摘要
视觉特征空间中的大规模聚类问题是图像识别和检索中亟待解决的问题.当前最好的算法是近似k-means算法,它是Lloyd算法的近似算法,只能依靠采用高准确率的近似搜索近似地保证聚类结果的性能.为此针对近似k-means算法提出改进的基本不增加时间、空间代价新算法,具有更好的算法收敛性和聚类性能.该算法利用了迭代求解过程中更多的信息,更有效地更新子类划分,使得聚类损失单调不增并且快速减小.理论证明,采用任意准确率的近似搜索,该算法都可以在有限轮迭代后收敛到Lloyd算法的收敛解.实验结果表明,分别采用最优参数产生同等性能结果时,所提出的算法比近似k-means算法快10倍.此外,通过比较全局特征聚类实验中的子类的图像,也直观地验证了其聚类效果.

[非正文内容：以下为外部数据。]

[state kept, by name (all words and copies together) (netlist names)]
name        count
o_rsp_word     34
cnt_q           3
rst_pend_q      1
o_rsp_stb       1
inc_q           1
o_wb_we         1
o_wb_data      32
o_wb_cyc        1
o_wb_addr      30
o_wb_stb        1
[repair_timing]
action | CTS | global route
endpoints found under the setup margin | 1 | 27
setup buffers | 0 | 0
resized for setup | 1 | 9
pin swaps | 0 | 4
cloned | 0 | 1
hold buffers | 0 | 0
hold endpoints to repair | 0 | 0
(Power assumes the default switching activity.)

The large scale clustering problem of visual features is crucial for image recognition and retrieval. The state-of-the-art algorithm, the approximate k means, approximately guarantees the clustering performance by applying the high-precision approximate search. An improved algorithm was proposed, which requires no extra memory cost and nearly no extra time consumption. The robust approximate algorithm can better guarantee its convergence and clustering performance by utilizing more information in the iteration to update the partition, so that clustering loss is non-increasing and reduced rapidly. Theoretical proofs guarantee that the algorithm converges to the converged solution of the Lloyd algorithm, regard less of the precision values of approximate search. The experiment results show that the algorithm has about 10 times the speed of the approximate k-means algorithm. Besides, the clustering performance is also directly verified by comparing the images in the clustering results of global features.